Some companies will have a PTO accrual cap AND a lower carry over limit. For example, the PTO cap might be 120 hours but only 40 hours transfers from Dec 31 to Jan 1 each year.
This is an attempt to get people to use even more of their PTO each year.
But I think it’s too complicated. People now have to remember multiple numbers.
I’ve used a standard 120 hour PTO cap with a full carry over across multiple companies for over a decade and I’ve never had an issue.
I also believe that people should be able to plan their year however they want. Some folks dump their PTO into the holidays but some prefer to use PTO during other times of the year. End-of-year carry limits do push people to take more PTO during the holidays. We all forget to use PTO sometimes and an end-of-year cut off means we’ll be forced to use PTO during the holidays even if it’s not what we’d prefer.
I’d rather give folks flexibility and keep the PTO system simple. A full calendar carry over gives me that. And I’ve never experienced a downside.
Should accrual caps increase based on the number of years worked?
You could set the accrual cap for a new employee at 120 hours. Then raise the cap by 10 hours for each year worked. Or something like that.

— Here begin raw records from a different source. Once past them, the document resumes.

This design comes from an exercise in tuning for small area on the open sky130 flow, not from production work. In this exercise RTL edits were held to simulation tests only and were not proved equivalent to the original. No activity file was given, so power comes from the tool's default toggle rates.

==> design.v <==
module sps30_link (
    input  wire        clk,
    input  wire        rst,        
    input  wire        op_valid,
    input  wire [11:0] op,
    input  wire [7:0]  raddr,
    output reg  [7:0]  rdata
);
    localparam [2:0] FR_IDLE     = 3'd0,
                     FR_AWAIT    = 3'd1,
                     FR_READING  = 3'd2,
                     FR_COMPLETE = 3'd3,
                     FR_TIMEOUT  = 3'd4,
                     FR_PERR     = 3'd5;
    localparam [2:0] C_NONE      = 3'd0,
                     C_BAD_HDR   = 3'd1,
                     C_BAD_STUFF = 3'd2,
                     C_TOO_SHORT = 3'd3,
                     C_CHK       = 3'd4,
                     C_LEN       = 3'd5,
                     C_OVERFLOW  = 3'd6;
    localparam [2:0] WR_IDLE     = 3'd0,
                     WR_READING  = 3'd1,
                     WR_DONE     = 3'd2,
                     WR_ERR_CRC  = 3'd3,
                     WR_ERR_NONE = 3'd4,
                     WR_ERR_SHORT= 3'd5;
    function [7:0] crc8_step(input [7:0] c, input [7:0] b);
        integer k;
        reg [7:0] c1;
        begin
            c1 = c ^ b;
            for (k = 0; k < 8; k = k + 1)
                c1 = c1[7] ? ({c1[6:0], 1'b0} ^ 8'h31) : {c1[6:0], 1'b0};
            crc8_step = c1;
        end
    endfunction
    function is_reserved(input [7:0] b);
        is_reserved = (b == 8'h11) || (b == 8'h13) || (b == 8'h7D) || (b == 8'h7E);
    endfunction
    function is_replacement(input [7:0] b);
        is_replacement = (b == 8'h31) || (b == 8'h33) || (b == 8'h5D) || (b == 8'h5E);
    endfunction
    wire [3:0] opc = op[11:8];
    wire [7:0] arg = op[7:0];
    wire       go  = op_valid && !rst;
    wire op_chk_clr  = go && opc == 4'h1;
    wire op_chk_add  = go && opc == 4'h2;
    wire op_crc_init = go && opc == 4'h3;
    wire op_crc_upd  = go && opc == 4'h4;
    wire op_esc_put  = go && opc == 4'h5;
    wire op_desc_clr = go && opc == 4'h6;
    wire op_desc_put = go && opc == 4'h7;
    wire op_fr_start = go && opc == 4'h8;
    wire op_fr_byte  = go && opc == 4'h9;
    wire op_fr_tick  = go && opc == 4'hA;
    wire op_wr_start = go && opc == 4'hB;
    wire op_wr_byte  = go && opc == 4'hC;
    wire op_wr_end   = go && opc == 4'hD;
    wire op_ill      = go && opc[3:1] == 3'b111;
    reg [7:0]  chk_acc;
    reg [7:0]  crc8_reg;
    reg [7:0]  esc_a;
    reg [1:0]  esc_cnt;
    reg        desc_pend, desc_valid, desc_err;
    reg [7:0]  desc_out;
    reg        ill_op;
    reg [2:0]  fr_state;
    reg [2:0]  fr_cause;
    reg        fr_pend;
    reg [5:0]  fr_count;
    reg [7:0]  fr_timer;
    reg [7:0]  fr_sum;
    reg [7:0]  fr_buf [0:44];
    reg [2:0]  wr_state;
    reg [5:0]  wr_expect;
    reg [1:0]  wr_phase;
    reg [4:0]  wr_pairs;      
    reg [7:0]  wr_d0, wr_d1;
    reg [7:0]  wr_buf [0:39];
    wire wr_reading = (wr_state == WR_READING);
    always @(posedge clk) begin
        if (rst) begin
            chk_acc    <= 8'h00;
            crc8_reg   <= 8'hFF;
            esc_a      <= 8'h00;
            esc_cnt    <= 2'd0;
            desc_pend  <= 1'b0;
            desc_valid <= 1'b0;
            desc_err   <= 1'b0;
            desc_out   <= 8'h00;
            ill_op     <= 1'b0;
        end else begin
            if (op_chk_clr)  chk_acc  <= 8'h00;
            if (op_chk_add)  chk_acc  <= chk_acc + arg;
            if (op_crc_init) crc8_reg <= 8'hFF;
            if (op_crc_upd)  crc8_reg <= crc8_step(crc8_reg, arg);
            if (op_esc_put) begin
                esc_a   <= arg;
                esc_cnt <= is_reserved(arg) ? 2'd2 : 2'd1;
            end
            if (op_desc_clr) begin
                desc_pend  <= 1'b0;
                desc_valid <= 1'b0;
                desc_err   <= 1'b0;
                desc_out   <= 8'h00;
            end
            if (op_desc_put && !desc_err) begin
                if (desc_pend) begin
                    desc_pend <= 1'b0;
                    if (is_replacement(arg)) begin
                        desc_out   <= arg ^ 8'h20;
                        desc_valid <= 1'b1;
                    end else begin
                        desc_err   <= 1'b1;
                        desc_valid <= 1'b0;
                    end
                end else if (arg == 8'h7D) begin
                    desc_pend  <= 1'b1;
                    desc_valid <= 1'b0;
                end else begin
                    desc_out   <= arg;
                    desc_valid <= 1'b1;
                end
            end
            if (op_ill || (op_wr_start && !wr_reading && arg > 8'd40))
                ill_op <= 1'b1;
        end
    end
    wire       fr_reading    = (fr_state == FR_READING);
    wire       fr_want       = fr_pend ? is_replacement(arg) : (arg != 8'h7D && arg != 8'h7E);
    wire       fr_full       = (fr_count == 6'd45);
    wire       fr_store_en   = op_fr_byte && fr_reading && fr_want && !fr_full;
    wire [7:0] fr_store_data = fr_pend ? (arg ^ 8'h20) : arg;
    always @(posedge clk) begin
        if (rst) begin
            fr_state <= FR_IDLE;
            fr_cause <= C_NONE;
            fr_pend  <= 1'b0;
            fr_count <= 6'd0;
            fr_timer <= 8'd0;
            fr_sum   <= 8'd0;
        end else if (op_fr_start) begin
            if (fr_state != FR_AWAIT && !fr_reading) begin
                fr_state <= FR_AWAIT;
                fr_cause <= C_NONE;
                fr_pend  <= 1'b0;
                fr_count <= 6'd0;
                fr_timer <= 8'd0;
                fr_sum   <= 8'd0;
            end
        end else if (op_fr_tick) begin
            if (fr_state == FR_AWAIT || fr_reading) begin
                fr_timer <= fr_timer + 8'd1;
                if (fr_timer >= 8'd200)
                    fr_state <= FR_TIMEOUT;
            end
        end else if (op_fr_byte) begin
            if (fr_state == FR_AWAIT) begin
                if (arg == 8'h7E) begin
                    fr_state <= FR_READING;
                end else begin
                    fr_state <= FR_PERR;
                    fr_cause <= C_BAD_HDR;
                end
            end else if (fr_reading) begin
                if (fr_pend) begin
                    fr_pend <= 1'b0;
                    if (!fr_want) begin
                        fr_state <= FR_PERR;
                        fr_cause <= C_BAD_STUFF;
                    end
                end else if (arg == 8'h7D) begin
                    fr_pend <= 1'b1;
                end else if (arg == 8'h7E) begin
                    fr_state <= FR_PERR;
                    if (fr_count < 6'd3)
                        fr_cause <= C_TOO_SHORT;
                    else if (fr_count < 6'd5 || fr_buf[3] != {2'b00, fr_count - 6'd5})
                        fr_cause <= C_LEN;
                    else if (fr_sum != 8'hFF)
                        fr_cause <= C_CHK;
                    else
                        fr_state <= FR_COMPLETE;
                end
                if (fr_want) begin
                    if (fr_full) begin
                        fr_state <= FR_PERR;
                        fr_cause <= C_OVERFLOW;
                    end else begin
                        fr_count <= fr_count + 6'd1;
                        fr_sum   <= fr_sum + fr_store_data;
                    end
                end
            end
        end
    end
    integer fi;
    always @(posedge clk) begin
        for (fi = 0; fi < 45; fi = fi + 1)
            if (fr_store_en && fr_count == fi)
                fr_buf[fi] <= fr_store_data;
    end
    wire [7:0] wr_crc     = crc8_step(crc8_step(8'hFF, wr_d0), wr_d1);
    wire       wr_crc_ok  = (arg == wr_crc);
    wire [4:0] wr_pairs_1 = wr_pairs + 5'd1;
    wire       wr_append  = op_wr_byte && wr_reading && wr_phase == 2'd2 && wr_crc_ok;
    always @(posedge clk) begin
        if (rst) begin
            wr_state  <= WR_IDLE;
            wr_expect <= 6'd0;
            wr_phase  <= 2'd0;
            wr_pairs  <= 5'd0;
            wr_d0     <= 8'h00;
            wr_d1     <= 8'h00;
        end else if (op_wr_start) begin
            if (!wr_reading && arg <= 8'd40) begin
                wr_expect <= arg[5:0];
                wr_phase  <= 2'd0;
                wr_d0     <= 8'h00;
                wr_d1     <= 8'h00;
                wr_pairs  <= 5'd0;
                wr_state  <= (arg[5:1] == 5'd0) ? WR_ERR_NONE : WR_READING;
            end
        end else if (op_wr_byte) begin
            if (wr_reading) begin
                case (wr_phase)
                    2'd0: begin
                        wr_d0    <= arg;
                        wr_phase <= 2'd1;
                    end
                    2'd1: begin
                        wr_d1    <= arg;
                        wr_phase <= 2'd2;
                    end
                    default: begin
                        wr_phase <= 2'd0;
                        if (wr_crc_ok) begin
                            wr_pairs <= wr_pairs_1;
                            if ({wr_pairs_1, 1'b0} >= wr_expect)
                                wr_state <= WR_DONE;
                            else if (wr_pairs_1 == wr_expect[5:1])
                                wr_state <= WR_ERR_SHORT;
                        end else begin
                            wr_state <= WR_ERR_CRC;
                        end
                    end
                endcase
            end
        end else if (op_wr_end) begin
            if (wr_reading)
                wr_state <= (wr_pairs == 5'd0) ? WR_ERR_NONE : WR_ERR_SHORT;
        end
    end
    integer wi;
    always @(posedge clk) begin
        for (wi = 0; wi < 20; wi = wi + 1)
            if (wr_append && wr_pairs == wi) begin
                wr_buf[2*wi]     <= wr_d0;
                wr_buf[2*wi + 1] <= wr_d1;
            end
    end
    wire       rd_req  = ~raddr[0];
    wire [4:0] m3_in   = rd_req ? wr_expect[5:1]
                                : (wr_pairs + {4'd0, wr_state == WR_ERR_CRC});
    wire [7:0] m3_out  = {2'b00, m3_in, 1'b0} + {3'b000, m3_in} +
                         {6'd0, rd_req ? 2'd0 : wr_phase};
    wire [5:0] fidx = raddr[6] ? raddr[5:0] :
                      raddr[3] ? (fr_count - 6'd1) : {4'd0, raddr[1:0]};
    reg  [7:0] fr_rd;
    integer ri;
    always @(*) begin
        fr_rd = 8'h00;
        for (ri = 0; ri < 45; ri = ri + 1)
            if (fidx == ri) fr_rd = fr_buf[ri];
    end
    reg  [7:0] wr_rd;
    always @(*) begin
        wr_rd = 8'h00;
        for (ri = 0; ri < 40; ri = ri + 1)
            if (raddr[5:0] == ri) wr_rd = wr_buf[ri];
    end
    always @(*) begin
        rdata = 8'h00;
        case (raddr[7:6])
            2'b01: rdata = fr_rd;
            2'b10: if (!raddr[5]) rdata = wr_rd; else if (raddr[5:3] == 3'b100) rdata = wr_rd;
            2'b00: case (raddr[5:0])
                6'h00: rdata = chk_acc;
                6'h01: rdata = ~chk_acc;
                6'h02: rdata = crc8_reg;
                6'h03: rdata = crc8_reg;
                6'h04: rdata = (esc_cnt == 2'd2) ? 8'h7D : esc_a;
                6'h05: rdata = (esc_cnt == 2'd2) ? (esc_a ^ 8'h20) : 8'h00;
                6'h06: rdata = {6'd0, esc_cnt};
                6'h07: rdata = {5'd0, desc_err, desc_valid, desc_pend};
                6'h08: rdata = desc_out;
                6'h09: rdata = {7'd0, ill_op};
                6'h10: rdata = {1'b0, fr_cause, fr_pend, fr_state};
                6'h11: rdata = {2'd0, fr_count};
                6'h12: rdata = fr_timer;
                6'h14, 6'h15, 6'h16, 6'h17, 6'h18: rdata = fr_rd;
                6'h20: rdata = {2'd0, wr_phase, 1'b0, wr_state};
                6'h21: rdata = {2'd0, wr_expect};
                6'h22, 6'h23: rdata = m3_out;
                6'h24: rdata = {2'd0, wr_pairs, 1'b0};
                6'h25: rdata = wr_d0;
                6'h26: rdata = wr_d1;
                default: rdata = 8'h00;
            endcase
            default: rdata = 8'h00;
        endcase
    end
endmodule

I personally think this is a terrible idea. First, a sliding cap is confusing. Everyone is at a different amount and no one can remember without looking it up. Second, the benefit is trivial. What really matters is how much paid time off someone can take each year. Higher caps don’t impact the annual time off, they just delay it.
If you really wanted to reward folks based on the number of years worked, I’d adjust the PTO accrual rate instead. That means folks that have worked at your company for 5 years will earn PTO faster than employees that just started. I’m not a fan of these policies either, simplicity goes a long way in my book. I’d much rather just increase PTO for everyone and keep it simple.
Does a PTO cap protect the company from paying out absurd amounts when employees leave?
Technically, yes. But it doesn’t really matter.
Many companies have a standard practice of paying out all unused PTO when an employee leaves the company. The regulations on this differ greatly state by state. To stay in the clear, you’ll see many HR folks recommend always paying it out.
So yes, a PTO cap means that unpaid PTO can only get so high when employees leave. This limits your financial exposure.
In my experience, the unused PTO just isn’t a material cost to the company. Compared to the comp and benefits you’re already paying, that extra PTO paid out as comp is a drop in the bucket. Even for the few folks that bank an absurd amount of it if they’re allowed to. For me, I don’t care about the cost savings at all, that’s not why we have a PTO cap.